The Lewis acid-mediated reactions of substituted cyclopropanone acetals with alkyl azides were examined. When cyclopropanone acetal was treated with alkyl azides, N-substituted 2-azetidinones and ethyl carbamate products were obtained, arising from azide addition to the carbonyl, followed by ring expansion or rearrangement, respectively. When 2,2-dimethylcyclopropanone acetals were reacted with azides in the presence of BF₃•OEt₂, the products obtained were α-amino-α'-diazomethyl ketones, which arose from C2-C3 bond cleavage of the corresponding cyclopropanone, giving oxyallyl cations, that were captured by azides. Aryl-substituted cyclopropanone acetals, when subjected to these conditions, afforded [1,2,3]oxaborazoles exclusively, which were also the result of C2-C3 bond rupture, azide capture and then loss of nitrogen. In the reactions of n-hexyl-substituted cyclopropanone acetals with alkyl azides, a mixture of 2-azetidinones and regioisomeric [1,2,3]oxaborazoles were obtained. A computational study was performed to investigate the regioselectivity of azide addition in these processes.
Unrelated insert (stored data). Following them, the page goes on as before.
===== config.mk =====
export PLATFORM = sky130hd
export DESIGN_NAME = rw_turn_sched
export DESIGN_NICKNAME = d
export VERILOG_FILES = /design/src/rtl/rts_pkg.sv /design/src/rtl/rts_gap_track.sv /design/src/rtl/rts_cmd_reg.sv /design/src/rtl/rw_turn_sched.sv
export SDC_FILE = /design/constraint.sdc
export NUM_CORES = 1
export LEC_CHECK = 0
export CORE_MARGIN = 1.5
export CORE_UTILIZATION = 50
export DETAILED_ROUTE_END_ITERATION = 10
export DONT_BUFFER_PORTS = 1
export GPL_TIMING_DRIVEN = 0
export PLACE_DENSITY = 0.79
export REMOVE_ABC_BUFFERS = 1
export SLEW_MARGIN = 0
export SYNTH_ARGS = -nofsm -noshare
export SYNTH_HDL_FRONTEND = slang
export SYNTH_HIERARCHICAL = 1
export SYNTH_SLANG_ARGS = --single-unit

===== constraint.sdc =====
create_clock -name clk -period 1.8 [get_ports clk]
set_input_delay 0.36 -clock clk [delete_from_list [all_inputs] [get_ports clk]]
set_output_delay 0.36 -clock clk [all_outputs]
set_load 0.02 [all_outputs]

===== src/rtl/rts_pkg.sv =====
package rts_pkg;

  typedef enum logic [1:0] {
    CMD_NOP = 2'd0,
    CMD_RD  = 2'd1,
    CMD_WR  = 2'd2
  } rts_cmd_e;

endpackage


===== src/rtl/rts_gap_track.sv =====
module rts_gap_track #(
  parameter int GAP_LO = 1,
  parameter int GAP_HI = 2,
  localparam int CNT_W = (GAP_HI < 1) ? 1 : $clog2(GAP_HI + 1)
) (
  input  logic clk,
  input  logic rst_n,
  input  logic hi_freq_in,
  input  logic pend_wr,
  input  logic acc,
  input  logic acc_wr,
  output logic turn,
  output logic hi_q
);

  localparam logic [CNT_W-1:0] NEED_LO = CNT_W'(GAP_LO);
  localparam logic [CNT_W-1:0] NEED_HI = CNT_W'(GAP_HI);

  logic             last_rd_q, last_rd_d;
  logic [CNT_W-1:0] idle_q, idle_d;
  logic             hi_d;
  logic [CNT_W-1:0] need;

  always_comb begin
    need = hi_q ? NEED_HI : NEED_LO;
    turn = pend_wr && last_rd_q && (idle_q < need);
  end

  always_comb begin
    last_rd_d = last_rd_q;
    idle_d    = idle_q;
    if (acc) begin
      last_rd_d = !acc_wr;
      idle_d    = '0;
    end else if (idle_q != NEED_HI) begin
      idle_d = idle_q + 1'b1;
    end
    hi_d = turn ? hi_q : hi_freq_in;
  end

  always_ff @(posedge clk or negedge rst_n) begin
    if (!rst_n) begin
      last_rd_q <= 1'b0;
      idle_q    <= NEED_HI;
      hi_q      <= 1'b0;
    end else begin
      last_rd_q <= last_rd_d;
      idle_q    <= idle_d;
      hi_q      <= hi_d;
    end
  end

  a_r10_mode_hold: assert property (@(posedge clk) disable iff (!rst_n)
    (turn && $past(turn)) |-> $stable(hi_q))
    else $error("R10: mode changed during turnaround");

endmodule


===== src/rtl/rts_cmd_reg.sv =====
module rts_cmd_reg
  import rts_pkg::*;
#(
  parameter int ADDR_W    = 12,
  parameter int BURST_LEN = 4,
  localparam int OFF_W    = $clog2(BURST_LEN)
) (
  input  logic              clk,
  input  logic              rst_n,
  input  logic              load,
  input  logic              wr,
  input  logic [ADDR_W-1:0] addr,
  output logic              cmd_rd,
  output logic              cmd_wr,
  output logic [ADDR_W-1:0] cmd_addr
);

  localparam logic [ADDR_W-1:0] ALIGN = ~((ADDR_W'(1) << OFF_W) - ADDR_W'(1));

  rts_cmd_e          cmd_q, cmd_d;
  logic [ADDR_W-1:0] addr_q, addr_d;

  always_comb begin
    cmd_d  = CMD_NOP;
    addr_d = addr_q;
    if (load) begin
      cmd_d  = wr ? CMD_WR : CMD_RD;
      addr_d = addr & ALIGN;
    end
  end

  always_ff @(posedge clk or negedge rst_n) begin
    if (!rst_n) begin
      cmd_q  <= CMD_NOP;
      addr_q <= '0;
    end else begin
      cmd_q <= cmd_d;
      if (load) addr_q <= addr_d;
    end
  end

  assign cmd_rd   = (cmd_q == CMD_RD);
  assign cmd_wr   = (cmd_q == CMD_WR);
  assign cmd_addr = addr_q;

endmodule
A series of cyclohexa-2,5-dienone monoketals bearing electron-withdrawing groups was treated with diethyl malonate and other bifunctional nucleophiles in the presence of catalytic KO-t-Bu in THF. Reactions of ethyl 3-nitropropionate or diethyl malonate resulted in single conjugate addition adducts. When ethyl acetoacetate was used as a nucleophile, [3.3.1]bicyclic products were obtained in good yields. The regiochemistry of conjugate addition was dependent on the cyclohexa-2,5-dienone monoketal substitution.
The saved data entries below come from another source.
==> src/rtl/slip_pkg.sv <==
`timescale 1ns/1ps
package slip_pkg;
  typedef enum logic [1:0] {
    SLIP_NONE   = 2'd0,
    SLIP_DROP   = 2'd1,
    SLIP_REPEAT = 2'd2
  } slipKind_e;

  typedef struct packed {
    logic      wrStb;
    logic      rdStb;
    slipKind_e slip;
  } dpCtrl_t;
endpackage

==> src/rtl/slip_datapath.sv <==
`timescale 1ns/1ps
module slip_datapath
  import slip_pkg::*;
#(
  parameter int WORD_W      = 8,
  parameter int FRAME_WORDS = 32,
  parameter int FRAMES      = 2,
  localparam int DEPTH      = FRAME_WORDS * FRAMES,
  localparam int PTR_W      = $clog2(DEPTH)
) (
  input  logic              clk,
  input  logic              rstN,
  input  dpCtrl_t           dpCtrl,
  input  logic [WORD_W-1:0] wrData,
  output logic [WORD_W-1:0] rdData,
  output logic [PTR_W-1:0]  wrPtr,
  output logic [PTR_W-1:0]  rdPtr
);
  localparam logic [PTR_W-1:0] FRAME_OFF = PTR_W'(FRAME_WORDS);
  localparam logic [PTR_W-1:0] ONE       = PTR_W'(1);

  logic [WORD_W-1:0] store [DEPTH];
  logic [PTR_W-1:0]  rdAddr;

  always_comb begin
    unique case (dpCtrl.slip)
      SLIP_DROP:   rdAddr = rdPtr + FRAME_OFF;
      SLIP_REPEAT: rdAddr = rdPtr - FRAME_OFF;
      default:     rdAddr = rdPtr;
    endcase
  end

  always_ff @(posedge clk) begin
    if (dpCtrl.wrStb) store[wrPtr] <= wrData;
  end

  always_ff @(posedge clk) begin
    if (!rstN) begin
      wrPtr  <= '0;
      rdPtr  <= '0;
      rdData <= '0;
    end else begin
      if (dpCtrl.wrStb) wrPtr <= wrPtr + ONE;
      if (dpCtrl.rdStb) begin
        rdData <= store[rdAddr];
        rdPtr  <= rdAddr + ONE;
      end
    end
  end


  rd_ptr_hold_chk: assert property (@(posedge clk) disable iff (!rstN)
    !dpCtrl.rdStb |=> $stable(rdPtr));


  wr_ptr_hold_chk: assert property (@(posedge clk) disable iff (!rstN)
    !dpCtrl.wrStb |=> $stable(wrPtr));
endmodule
When cyclohexa-2,5-dienone monoketals were treated with the lithium dianion of ethyl 3-nitropropionate, followed by mild acid, [3.2.1]bicyclooctanones were generated in preparatively useful yields. One of these adducts was regioselectively acylated and subjected to an intramolecular Heck reaction, which established the spirooxindole. One of these Heck reaction products was manipulated into advanced intermediates previously used by Fukuyama and coworkers in their total syntheses of (±)- and (+)-gelsemine. Attempts to form gelsemine's pyrrolidinyl ring through intramolecular cyclization techniques are described.